## Work request
In the records below, which lines include "frequency"? Copy them.

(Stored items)
□ □ □ □ □

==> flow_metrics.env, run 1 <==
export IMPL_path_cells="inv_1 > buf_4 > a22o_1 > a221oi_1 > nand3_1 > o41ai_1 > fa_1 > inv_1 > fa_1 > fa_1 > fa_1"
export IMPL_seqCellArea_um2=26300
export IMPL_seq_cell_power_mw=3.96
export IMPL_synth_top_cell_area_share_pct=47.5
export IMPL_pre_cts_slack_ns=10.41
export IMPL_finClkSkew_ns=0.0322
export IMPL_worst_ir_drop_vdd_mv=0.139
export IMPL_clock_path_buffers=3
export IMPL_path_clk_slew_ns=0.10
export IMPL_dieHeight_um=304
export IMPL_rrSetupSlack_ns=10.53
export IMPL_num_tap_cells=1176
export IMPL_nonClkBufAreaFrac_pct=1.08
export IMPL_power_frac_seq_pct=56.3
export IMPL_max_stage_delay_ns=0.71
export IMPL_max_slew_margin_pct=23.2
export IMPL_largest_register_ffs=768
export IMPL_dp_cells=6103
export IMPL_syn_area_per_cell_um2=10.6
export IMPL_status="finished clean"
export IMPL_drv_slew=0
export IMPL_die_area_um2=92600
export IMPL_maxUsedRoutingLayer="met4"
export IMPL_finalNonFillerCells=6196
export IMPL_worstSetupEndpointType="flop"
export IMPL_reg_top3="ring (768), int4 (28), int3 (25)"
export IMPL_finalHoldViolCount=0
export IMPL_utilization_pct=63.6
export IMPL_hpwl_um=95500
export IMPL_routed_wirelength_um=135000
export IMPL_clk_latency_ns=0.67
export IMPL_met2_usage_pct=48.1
Background: an optimization exercise with open tools, aiming at small area, a short achievable clock period and few clock cycles. Do not read the settings as production practice.
At most, simulation tests tie the RTL to the original design; equivalence was not proved.

## lve_modarith
module lve_modarith (
    input  wire        clk,
    input  wire        rst,         
    input  wire        in_valid,
    output wire        in_ready,
    input  wire [3:0]  in_op,
    input  wire        in_qsel,     
    input  wire [3:0]  in_imm,
    input  wire [31:0] in_a,
    input  wire [31:0] in_b,
    input  wire [31:0] in_w,
    output wire        out_valid,
    output wire [31:0] out_r0,
    output wire [31:0] out_r1
);
    localparam [3:0] OP_MADD = 4'd0, OP_MSUB = 4'd1, OP_MNEG = 4'd2, OP_MRED = 4'd3,
                     OP_MMONT = 4'd4, OP_MBAR = 4'd5, OP_TOMONT = 4'd6,
                     OP_CMPR = 4'd7, OP_DCMPR = 4'd8, OP_P2R = 4'd9, OP_DECOMP = 4'd10,
                     OP_CT = 4'd11, OP_GS = 4'd12, OP_BMUL = 4'd13;
    localparam [24:0] QD = 25'd8380417;
    localparam [24:0] QK = 25'd3329;
    assign in_ready = 1'b1;
    reg [6:0] vld;
    always @(posedge clk) begin
        if (rst) vld <= 7'd0;
        else     vld <= {vld[5:0], in_valid};
    end
    assign out_valid = vld[6];
    reg [3:0]  op0;
    reg        qs0;
    reg [3:0]  imm0;
    reg [31:0] a0, b0, w0;
    always @(posedge clk) begin
  ...
Settings: LEC_CHECK=0, CAP_MARGIN=20, CORE_MARGIN=2, CORE_UTILIZATION=55, CTS_CLUSTER_DIAMETER=100, CTS_CLUSTER_SIZE=24, SLEW_MARGIN=20; clock period 30.0 ns.
standard.sh (not shown) runs the stock make flow with config.mk's settings and CLKGATE_MAP_FILE= SYNTH_SCRIPT=/design/flow/synth_recipe.tcl, a recipe that flattens the netlist after the stock synthesis.
==> flow/flow/run.sh <==
#!/bin/bash
set -euo pipefail
bash standard.sh \
  BUFFER_PORTS_ARGS="-buffer_cell sky130_fd_sc_hd__buf_2" \
  SETUP_SLACK_MARGIN=22.8 \
  finish > flow_layout.log 2>&1
Testbench counts at the start, summed over its fixed seeds: cycles 16,056.
Next try:
--- a/flow/design.v
+++ b/flow/design.v
@@ -16,18 +16,28 @@
     input  wire [15:0] x,
     output wire [11:0] r
 );
     localparam [383:0] TH = {12'd237, 12'd1518, 12'd2799, 12'd751, 12'd2032, 12'd3313, 12'd1265, 12'd2546, 12'd498, 12'd1779, 12'd3060, 12'd1012, 12'd2293, 12'd245, 12'd1526, 12'd2807, 12'd759, 12'd2040, 12'd3321, 12'd1273, 12'd2554, 12'd506, 12'd1787, 12'd3068, 12'd1020, 12'd2301, 12'd253, 12'd1534, 12'd2815, 12'd767, 12'd2048, 12'd0};
     wire [11:0] th = TH[x[15:11] * 12 +: 12];
     wire [12:0] t = {2'b0, x[10:0]} + {1'b0, th};
     wire [13:0] d = {1'b0, t} - 14'd3329;
     assign r = d[13] ? t[11:0] : d[11:0];
 endmodule
+module lve_redk12 (
+    input  wire [15:0] x,
+    output wire [11:0] r
+);
+    localparam [191:0] TH = {12'd1518, 12'd751, 12'd3313, 12'd2546, 12'd1779, 12'd1012, 12'd245, 12'd2807, 12'd2040, 12'd1273, 12'd506, 12'd3068, 12'd2301, 12'd1534, 12'd767, 12'd0};
+    wire [11:0] th = TH[x[15:12] * 12 +: 12];
+    wire [12:0] t = {1'b0, x[11:0]} + {1'b0, th};
+    wire [12:0] d = t - 13'd3329;
+    assign r = t[12] ? d[11:0] : t[11:0];
+endmodule
 module lve_montk (
     input  wire [26:0] x,
     output wire [12:0] r
 );
     wire [19:0] x1 = {1'b0, x[26:8]} + 20'd3329 - {8'd0, x[7:0], 3'd0} - {10'd0, x[7:0], 2'd0} - {12'd0, x[7:0]};
     wire [13:0] x2 = {2'd0, x1[19:8]} + 14'd3329 - {3'd0, x1[7:0], 3'd0} - {4'd0, x1[7:0], 2'd0} - {6'd0, x1[7:0]};
     assign r = x2[12:0];
 endmodule
 module lve_csa3 #(parameter integer W = 37) (
@@ -81,21 +91,21 @@
     lve_csub u_cb (.x(bp), .r(brd));
     wire        s_neg = (op0 == OP_MNEG);
     wire        s_sub = (op0 != OP_MADD);
     wire [24:0] sa = s_neg ? 25'd0 : {1'b0, ap};
     wire [24:0] sb = ({1'b0, s_neg ? ap : bp}) ^ {25{s_sub}};
     wire [24:0] sx = sa + sb + {24'd0, s_sub} + (s_sub ? 25'd16760834 : 25'd0);
     wire [11:0] akr, bkr, wkr, a1r, b1r;
     lve_redks u_ka0 (.x(a0[15:0]),  .r(akr));
     lve_redks u_kb0 (.x(b0[15:0]),  .r(bkr));
-    lve_redks u_kw  (.x(w0[15:0]),  .r(wkr));
-    lve_redks u_ka1 (.x(a0[31:16]), .r(a1r));
-    lve_redks u_kb1 (.x(b0[31:16]), .r(b1r));
+    lve_redk12 u_kw  (.x(w0[15:0]),  .r(wkr));
+    lve_redk12 u_ka1 (.x(a0[31:16]), .r(a1r));
+    lve_redk12 u_kb1 (.x(b0[31:16]), .r(b1r));
     wire [12:0] kad = {1'b0, akr} + {1'b0, bkr};
     wire [12:0] kas = {1'b0, akr} + {1'b0, bkr} - 13'd3329;
     wire [11:0] kadd = kas[12] ? kad[11:0] : kas[11:0];
     wire [12:0] ksd = {1'b0, akr} - {1'b0, bkr};
     wire [12:0] kss = {1'b0, akr} - {1'b0, bkr} + 13'd3329;
     wire [11:0] ksub = ksd[12] ? kss[11:0] : ksd[11:0];
     wire [11:0] kneg = 12'd3329 - akr;
     wire [3:0]  dsh  = 4'd12 - imm0;
     wire [11:0] dcy  = a0[11:0] << dsh;                        
The new run finished clean.
Worst setup slack improves by 4.3 ps.
Hold slack is better by 15 ps.
Register-to-register slack got worse by 150 ps.
Final area grows by 1.8%.
Maximum frequency barely changes.
Global-route usage falls by 0.75 points.
Testbench counts after the change, summed over its fixed seeds: cycles 16,056.

========
lve_modarith, a different RTL version from the one above (not shown whole).
Size: roughly 11000 cells after synthesis, ~170 I/O pins, ~95000 sq um of cells after synthesis.
Settings: LEC_CHECK=0, CAP_MARGIN=20, CORE_MARGIN=2, CORE_UTILIZATION=40, SLEW_MARGIN=20; clock period 30.0 ns.
==> flow/flow/run.sh <==
#!/bin/bash
set -euo pipefail
bash standard.sh \
  BUFFER_PORTS_ARGS="-buffer_cell sky130_fd_sc_hd__buf_4" \
  SETUP_SLACK_MARGIN=23 \
  finish > flow_layout.log 2>&1
Edit:
--- a/flow/design.v
+++ b/flow/design.v
@@ -3,34 +3,32 @@
     output wire [OW-1:0] r
 );
     wire [W-24:0] h = x[W-1:23];
     assign r = {{(OW-23){1'b0}}, x[22:0]} + ({{OW{1'b0}}, h} << 13) - {{OW{1'b0}}, h};
 endmodule
 module lve_csub #(parameter integer W = 24, parameter [W-1:0] Q = 8380417) (
     input  wire [W-1:0] x,
     output wire [W-1:0] r
 );
     wire [W:0] d = {1'b0, x} - {1'b0, Q};
     assign r = d[W] ? x : d[W-1:0];
 endmodule
-module lve_redk (
+module lve_redks (
     input  wire [15:0] x,
     output wire [11:0] r
 );
     localparam [383:0] TH = {12'd237, 12'd1518, 12'd2799, 12'd751, 12'd2032, 12'd3313, 12'd1265, 12'd2546, 12'd498, 12'd1779, 12'd3060, 12'd1012, 12'd2293, 12'd245, 12'd1526, 12'd2807, 12'd759, 12'd2040, 12'd3321, 12'd1273, 12'd2554, 12'd506, 12'd1787, 12'd3068, 12'd1020, 12'd2301, 12'd253, 12'd1534, 12'd2815, 12'd767, 12'd2048, 12'd0};
-    localparam [447:0] TL = {14'd13292, 14'd14573, 14'd15854, 14'd13806, 14'd15087, 14'd16368, 14'd14320, 14'd15601, 14'd13553, 14'd14834, 14'd16115, 14'd14067, 14'd15348, 14'd13300, 14'd14581, 14'd15862, 14'd13814, 14'd15095, 14'd16376, 14'd14328, 14'd15609, 14'd13561, 14'd14842, 14'd16123, 14'd14075, 14'd15356, 14'd13308, 14'd14589, 14'd15870, 14'd13822, 14'd15103, 14'd13055};
     wire [11:0] th = TH[x[15:11] * 12 +: 12];
-    wire [13:0] tl = TL[x[15:11] * 14 +: 14];
     wire [12:0] t = {2'b0, x[10:0]} + {1'b0, th};
-    wire [13:0] d = {3'b0, x[10:0]} + tl;                      
+    wire [13:0] d = {1'b0, t} - 14'd3329;
     assign r = d[13] ? t[11:0] : d[11:0];
 endmodule
 module lve_montk (
     input  wire [26:0] x,
     output wire [12:0] r
 );
     wire [19:0] x1 = {1'b0, x[26:8]} + 20'd3329 - {8'd0, x[7:0], 3'd0} - {10'd0, x[7:0], 2'd0} - {12'd0, x[7:0]};
     wire [13:0] x2 = {2'd0, x1[19:8]} + 14'd3329 - {3'd0, x1[7:0], 3'd0} - {4'd0, x1[7:0], 2'd0} - {6'd0, x1[7:0]};
     assign r = x2[12:0];
 endmodule
 module lve_csa3 #(parameter integer W = 37) (
     input  wire [W-1:0] x, y, z,
@@ -78,29 +76,29 @@
     wire [23:0] ap, bp, wp, ard, brd;
     lve_fold23 u_fa (.x(a0), .r(ap));
     lve_fold23 u_fb (.x(b0), .r(bp));
     lve_fold23 u_fw (.x(w0), .r(wp));
     lve_csub u_ca (.x(ap), .r(ard));
     lve_csub u_cb (.x(bp), .r(brd));
     wire        s_neg = (op0 == OP_MNEG);
     wire        s_sub = (op0 != OP_MADD);
     wire [24:0] sa = s_neg ? 25'd0 : {1'b0, ap};
     wire [24:0] sb = ({1'b0, s_neg ? ap : bp}) ^ {25{s_sub}};
     wire [24:0] sx = sa + sb + {24'd0, s_sub} + (s_sub ? 25'd16760834 : 25'd0);
     wire [11:0] akr, bkr, wkr, a1r, b1r;
-    lve_redk u_ka0 (.x(a0[15:0]),  .r(akr));
-    lve_redk u_kb0 (.x(b0[15:0]),  .r(bkr));
-    lve_redk u_kw  (.x(w0[15:0]),  .r(wkr));
-    lve_redk u_ka1 (.x(a0[31:16]), .r(a1r));
-    lve_redk u_kb1 (.x(b0[31:16]), .r(b1r));
+    lve_redks u_ka0 (.x(a0[15:0]),  .r(akr));
+    lve_redks u_kb0 (.x(b0[15:0]),  .r(bkr));
+    lve_redks u_kw  (.x(w0[15:0]),  .r(wkr));
+    lve_redks u_ka1 (.x(a0[31:16]), .r(a1r));
+    lve_redks u_kb1 (.x(b0[31:16]), .r(b1r));
     wire [12:0] kad = {1'b0, akr} + {1'b0, bkr};
     wire [12:0] kas = {1'b0, akr} + {1'b0, bkr} - 13'd3329;
     wire [11:0] kadd = kas[12] ? kad[11:0] : kas[11:0];
     wire [12:0] ksd = {1'b0, akr} - {1'b0, bkr};
     wire [12:0] kss = {1'b0, akr} - {1'b0, bkr} + 13'd3329;
     wire [11:0] ksub = ksd[12] ? kss[11:0] : ksd[11:0];
     wire [11:0] kneg = 12'd3329 - akr;
     wire [3:0]  dsh  = 4'd12 - imm0;
     wire [11:0] dcy  = a0[11:0] << dsh;                        
     reg [24:0] x1;
     reg [23:0] y1, u1;
     reg [26:0] v1;
After rerunning: The changed run completed without violations; worst setup slack got worse by 0.038 ns; worst hold slack hardly moves; core utilization went up by 1.1 points.
Testbench counts after the change, summed over its fixed seeds: cycles 16,056.
No functional check of the RTL was part of the first run of this note.

-- what the ideal ports hide --
Ports are ideal in the flow. The routed layouts listed here were re-timed in OpenROAD. Step 1 assumes that a clkbuf_16 drives the clock port and a buf_2 every other input. Step 2 also shifts input and output timing later by t, the mid clock arrival at the registers, as if the neighbouring blocks saw the same clock. a / b / c = ideal ports / drivers / drivers and shift; a / b = the first two.
run | t (ns) | setup WS [ns] | hold slack, ns | clock arrival spread, ns
the first run of note 1 | 0.796 | 22.770 / 22.687 / 23.034 | 0.317 / 0.317 / 0.317 | 0.057 / 0.057
the second run of note 1 | 0.796 | 22.775 / 22.691 / 22.876 | 0.332 / 0.332 / 0.332 | 0.051 / 0.051
the first run of note 2 | 0.837 | 22.772 / 22.680 / 23.170 | 0.322 / 0.322 / 0.322 | 0.065 / 0.066
the second run of note 2 | 0.828 | 22.734 / 22.641 / 23.013 | 0.322 / 0.322 / 0.322 | 0.112 / 0.112
After both steps setup and hold are still met in every run listed.
What follows belongs to an exercise in optimizing a design on an open flow for small area; a production flow would make more cautious choices. Function not checked in this run: the RTL went through the layout flow alone. No activity file was given, so power comes from the tool's default toggle rates.

## design/flow/config.mk

```make
export PLATFORM = sky130hd
export DESIGN_NAME = sird_rx
export DESIGN_NICKNAME = sird_rx
export VERILOG_FILES = /design/flow/design.v
export SDC_FILE = /design/flow/constraint.sdc
export NUM_CORES = 4
export LEC_CHECK = 0
export CAP_MARGIN = 20
export CORE_MARGIN = 2
export CORE_UTILIZATION = 40
export SLEW_MARGIN = 20
```

## design/flow/constraint.sdc

```tcl
create_clock -name core_clock -period 10.0 [get_ports {clk}]
set_input_delay 2.0000 -clock core_clock [delete_from_list [all_inputs] [get_ports {clk}]]
set_output_delay 2.0000 -clock core_clock [all_outputs]
set_load 0.01 [all_outputs]
```
Source: an optimization exercise on an open RTL-to-GDS flow (aim: small area and a short achievable clock period). Production flows keep margins and buffers that such runs may drop. RTL that was checked went through simulation tests only; none was proved equivalent to the original. The clock input has no modelled driver; a real chip could not lean on it and would need a root buffer or a full tree.

Design line_decoder, start of the top module:
module line_decoder (
    input  wire         clk,
    input  wire         rst,
    input  wire         in_valid,
    input  wire [144:0] in_code,
    output reg          out_valid,
    output reg  [127:0] out_data,
    output reg  [16:0]  out_check,
    output reg  [1:0]   out_status
);
Size in the first run: roughly 2000 cells after synthesis, roughly 460 flip-flops, ~0.020 mm² of cells after synthesis.
==> flow/config.mk <==
export PLATFORM = sky130hd
export DESIGN_NAME = line_decoder
export DESIGN_NICKNAME = line_decoder
export VERILOG_FILES = /design/flow/design.v
export SDC_FILE = /design/flow/constraint.sdc
export NUM_CORES = 4
export LEC_CHECK = 0
export CAP_MARGIN = 20
export CORE_MARGIN = 2
export CORE_UTILIZATION = 55
export CTS_BUF_LIST = sky130_fd_sc_hd__clkbuf_16
export CTS_CLUSTER_DIAMETER = 80
export CTS_CLUSTER_SIZE = 24
export GPL_TIMING_DRIVEN = 0
export SLEW_MARGIN = 20
export SYNTH_HIERARCHICAL = 1
==> flow/constraint.sdc <==
create_clock -name core_clock -period 40.0 [get_ports {clk}]
set_input_delay 8.0000 -clock core_clock [delete_from_list [all_inputs] [get_ports {clk}]]
set_output_delay 8.0000 -clock core_clock [all_outputs]
set_load 0.01 [all_outputs]
standard.sh (not shown) runs the stock make flow with config.mk's settings and CLKGATE_MAP_FILE= SYNTH_SCRIPT=/design/flow/synth_recipe.tcl, a recipe that flattens the netlist after the stock synthesis.
==> flow/flow/run.sh <==
#!/bin/bash
# Standard ORFS layout (the standard.sh), with the port buffers made from
# the smallest plain buffer instead of the default delay-buffer cell.
set -euo pipefail
bash standard.sh "BUFFER_PORTS_ARGS=-buffer_cell sky130_fd_sc_hd__buf_1" finish > standard.log 2>&1
Then changed:
CAP_MARGIN = 40   (was 20)
CORE_UTILIZATION = 60   (was 55)
CTS_CLUSTER_DIAMETER = 50   (was 80)
CTS_CLUSTER_SIZE = 30   (was 24)
GPL_TIMING_DRIVEN = default   (was 0)
SLEW_MARGIN = 30   (was 20)
The changed run completed without violations.
Via count goes up by 2.4%.
Die area goes down by 8.2%.
Clock skew goes up by 0.012 ns.
Core utilization goes up by 8.0 points.
Function was not checked in any run of this note: the RTL went through the layout flow alone.


== alpha ==
Another version of the RTL of line_decoder (not shown whole).
Size: ~1,900 cells after synthesis, roughly 460 flip-flops, ~300 I/O pins, roughly 20,000 µm² of cells after synthesis.
==> flow/design.v (excerpt) <==
module line_decoder (
    input  wire         clk,
    input  wire         rst,
    input  wire         in_valid,
    input  wire [144:0] in_code,
    output reg          out_valid,
    output reg  [127:0] out_data,
    output reg  [16:0]  out_check,
    output reg  [1:0]   out_status
);
Settings: LEC_CHECK=0, CAP_MARGIN=10, CORE_MARGIN=2, CORE_UTILIZATION=65, CTS_BUF_LIST=sky130_fd_sc_hd__clkbuf_8, CTS_CLUSTER_DIAMETER=60, CTS_CLUSTER_SIZE=20, SLEW_MARGIN=10, SYNTH_HIERARCHICAL=1; clock period 40.0 ns.
==> flow/flow/run.sh <==
#!/bin/bash
# Standard ORFS layout (the standard.sh) with two changes:
#  - port buffers use the smallest plain buffer (buf_1) instead of the default delay cell;
#  - clock tree synthesis without dummy load cells.
set -euo pipefail
bash standard.sh \
  "BUFFER_PORTS_ARGS=-buffer_cell sky130_fd_sc_hd__buf_1" \
  "CTS_ARGS=-sink_clustering_enable -repair_clock_nets -dont_use_dummy_load -sink_clustering_size 20 -sink_clustering_max_diameter 60 -root_buf sky130_fd_sc_hd__clkbuf_16 -buf_list sky130_fd_sc_hd__clkbuf_16 -sink_clustering_buffer sky130_fd_sc_hd__clkbuf_8" \
  finish > standard.log 2>&1
Both conditions hold for alpha: the flow ran to the end and the final layout passed the timing, design-rule and antenna checks.
Modified inputs, beta compared to alpha
==> flow/flow/run.sh <==
#!/bin/bash
# Standard ORFS layout (the standard.sh) with two changes:
#  - port buffers use the smallest plain buffer (buf_1) instead of the default delay cell;
#  - clock tree synthesis without dummy load cells.
set -euo pipefail
bash standard.sh \
  "BUFFER_PORTS_ARGS=-buffer_cell sky130_fd_sc_hd__buf_1" \
  "CTS_ARGS=-sink_clustering_enable -repair_clock_nets -dont_use_dummy_load -sink_clustering_size 16 -sink_clustering_max_diameter 60 -buf_list sky130_fd_sc_hd__clkbuf_8" \
  finish > standard.log 2>&1
diff --git a/flow/config.mk b/flow/config.mk
--- a/flow/config.mk
+++ b/flow/config.mk
@@ -8,8 +8,8 @@
 export CAP_MARGIN = 10
 export CORE_MARGIN = 2
-export CORE_UTILIZATION = 65
+export CORE_UTILIZATION = 68
 export CTS_BUF_LIST = sky130_fd_sc_hd__clkbuf_8
 export CTS_CLUSTER_DIAMETER = 60
-export CTS_CLUSTER_SIZE = 20
+export CTS_CLUSTER_SIZE = 16
 export SLEW_MARGIN = 10
 export SYNTH_HIERARCHICAL = 1
### Flow results
- In beta, the number of H-tree levels came out 1 above the value in alpha.
- Of beta and alpha, beta shows the higher met3 routed wirelength, with alpha below it.
- Width of the chip, beta and alpha: lower on beta
- Largest stage delay on the critical path delta (beta -> alpha): insignificant
- Total of fill cells in the finished design in beta is 14% lower than in alpha
- Summary of beta over alpha: setup slack shrank by 47 ps; max-capacitance violation count held steady; final standard cell count with taps included and fillers excluded held steady; global-route usage over all layers grew by 3.6 points.
- beta ends up with a final wirelength that is 5.6% higher than in alpha.
> inputs changed (beta -> gamma)
==> flow/flow/run.sh <==
#!/bin/bash
# Standard ORFS layout (the standard.sh) with these changes:
#  - port buffers use the smallest plain buffer (buf_1) instead of the default delay cell;
#  - clock tree: clkbuf_16 for the upper levels, clkbuf_8 leaf buffers, no dummy loads;
set -euo pipefail
ARGS=(
  "BUFFER_PORTS_ARGS=-buffer_cell sky130_fd_sc_hd__buf_1"
  "CTS_ARGS=-sink_clustering_enable -repair_clock_nets -dont_use_dummy_load -sink_clustering_size 16 -sink_clustering_max_diameter 60 -root_buf sky130_fd_sc_hd__clkbuf_16 -buf_list sky130_fd_sc_hd__clkbuf_16 -sink_clustering_buffer sky130_fd_sc_hd__clkbuf_8"
)
bash standard.sh "${ARGS[@]}" cts > standard_cts.log 2>&1
RR_ODB="$PWD/orfs/results/$FLOW_PLATFORM/line_decoder/base/4_cts.odb" \
  openroad -no_init -exit flow/remove_root.tcl > remove_root.log 2>&1
bash standard.sh "${ARGS[@]}" finish > standard.log 2>&1
==> flow/flow/remove_root.tcl (new file) <==
set odb $::env(RR_ODB)
read_db $odb
set block [ord::get_db_block]
set inst [$block findInst clkbuf_0_clk]
if {$inst == "NULL"} { puts "remove_root: no root buffer, unchanged"; exit 0 }
set a [$inst findITerm A]
set x [$inst findITerm X]
set in_net [$a getNet]
set out_net [$x getNet]
set loads {}
foreach it [$out_net getITerms] { if {[$it getId] != [$x getId]} { lappend loads $it } }
set other 0
foreach it [$in_net getITerms] { if {[$it getId] != [$a getId]} { incr other } }
if {[llength $loads] + $other > 4 || [llength [$out_net getBTerms]] > 0 || [llength [$in_net getBTerms]] != 1} {
  puts "remove_root: port would feed [expr {[llength $loads] + $other}] pins, unchanged"
  exit 0
}
foreach it $loads { $it disconnect; $it connect $in_net }
$a disconnect
$x disconnect
odb::dbInst_destroy $inst
odb::dbNet_destroy $out_net
puts "remove_root: clock port now drives [llength [$in_net getITerms]] pins"
write_db $odb
diff --git a/flow/config.mk b/flow/config.mk
--- a/flow/config.mk
+++ b/flow/config.mk
@@ -6,10 +6,10 @@
 export NUM_CORES = 4
 export LEC_CHECK = 0
-export CAP_MARGIN = 10
+export CAP_MARGIN = 0
 export CORE_MARGIN = 2
-export CORE_UTILIZATION = 68
+export CORE_UTILIZATION = 65
 export CTS_BUF_LIST = sky130_fd_sc_hd__clkbuf_8
 export CTS_CLUSTER_DIAMETER = 60
 export CTS_CLUSTER_SIZE = 16
-export SLEW_MARGIN = 10
+export SLEW_MARGIN = 0
 export SYNTH_HIERARCHICAL = 1
--- outcome ---
- Fraction of the cycle the final worst path needs: beta and gamma compared, higher one is beta
- beta: done, clean on timing, DRC and antenna
- gamma ended with every stage complete and zero timing, DRC or antenna violations.
- Between gamma and beta, the post-route cell area does not differ in any meaningful way.


Another version of the RTL of line_decoder (not shown whole).
For scale: roughly 2000 cells after synthesis, about 300 I/O pins.
clock: 40.0 ns
lec_check: 0
cap_margin: 40
core_margin: 2
core_utilization: 55
cts_buf_list: sky130_fd_sc_hd__clkbuf_8
cts_cluster_diameter: 60
cts_cluster_size: 16
slew_margin: 30
synth_hierarchical: 1
==> flow/flow/run.sh <==
#!/bin/bash
# Standard ORFS layout (the standard.sh) with two changes:
#  - port buffers use the smallest plain buffer (buf_1) instead of the default delay cell;
#  - clock tree synthesis without dummy load cells.
set -euo pipefail
bash standard.sh \
  "BUFFER_PORTS_ARGS=-buffer_cell sky130_fd_sc_hd__buf_1" \
  "CTS_ARGS=-sink_clustering_enable -repair_clock_nets -dont_use_dummy_load -sink_clustering_size 16 -sink_clustering_max_diameter 60 -buf_list sky130_fd_sc_hd__clkbuf_8" \
  finish > standard.log 2>&1
Then changed:
--- a/flow/flow/run.sh
+++ b/flow/flow/run.sh
@@ -7,3 +7,3 @@
   "BUFFER_PORTS_ARGS=-buffer_cell sky130_fd_sc_hd__buf_1" \
-  "CTS_ARGS=-sink_clustering_enable -repair_clock_nets -dont_use_dummy_load -sink_clustering_size 16 -sink_clustering_max_diameter 60 -buf_list sky130_fd_sc_hd__clkbuf_8" \
+  "CTS_ARGS=-sink_clustering_enable -repair_clock_nets -dont_use_dummy_load -sink_clustering_size 24 -sink_clustering_max_diameter 80 -buf_list sky130_fd_sc_hd__clkbuf_16" \
   finish > standard.log 2>&1
Settings changed: CAP_MARGIN 40 to 10, CTS_BUF_LIST sky130_fd_sc_hd__clkbuf_8 to sky130_fd_sc_hd__clkbuf_16, CTS_CLUSTER_DIAMETER 60 to 80, CTS_CLUSTER_SIZE 16 to 24, SLEW_MARGIN 30 to 10.
Outcome:
- The changed run finished with timing, DRC and antenna clean
- maximum frequency went up by 0.45%
- synthesized cell count is unchanged
- clock-buffer cell count went down by 13
- setup slack gets better by 0.041 ns
- utilization went down by 0.53 points
- worst hold slack gets better by 0.0093 ns
No functional check of the RTL was part of any run of this note.

[separate check: timing with driven ports]
No port has a modelled driver above. Below, the same layouts with a new extraction and two added sets of constraints. Step 1 assumes that a clkbuf_16 drives the clock port and a buf_2 every other input. Step 2 times the ports against the registers' clock, not the clock port: input delays grow and output delays shrink by t, the midpoint of the rising clock arrivals with the driver on. Three values: ideal ports, drivers, drivers and shift; two values: the first two.
run	shift t [ns]	setup slack, ns	cell pins on the clock port's net
the first run of note 1	0.631	30.421 / 30.421 / 30.421	1
the second run of note 1	0.608	30.934 / 30.880 / 31.319	1
alpha	0.585	30.928 / 30.875 / 31.460	1
beta	0.598	30.880 / 30.830 / 31.428	1
gamma	0.420	31.129 / 31.037 / 31.457	4
the first run of note 3	0.655	30.854 / 30.803 / 31.459	1
the second run of note 3	0.605	30.895 / 30.837 / 31.411	1
After both steps setup and hold are still met in every run listed.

□ □ □ □ □

## Task result
Maximum frequency barely changes.
- maximum frequency went up by 0.45%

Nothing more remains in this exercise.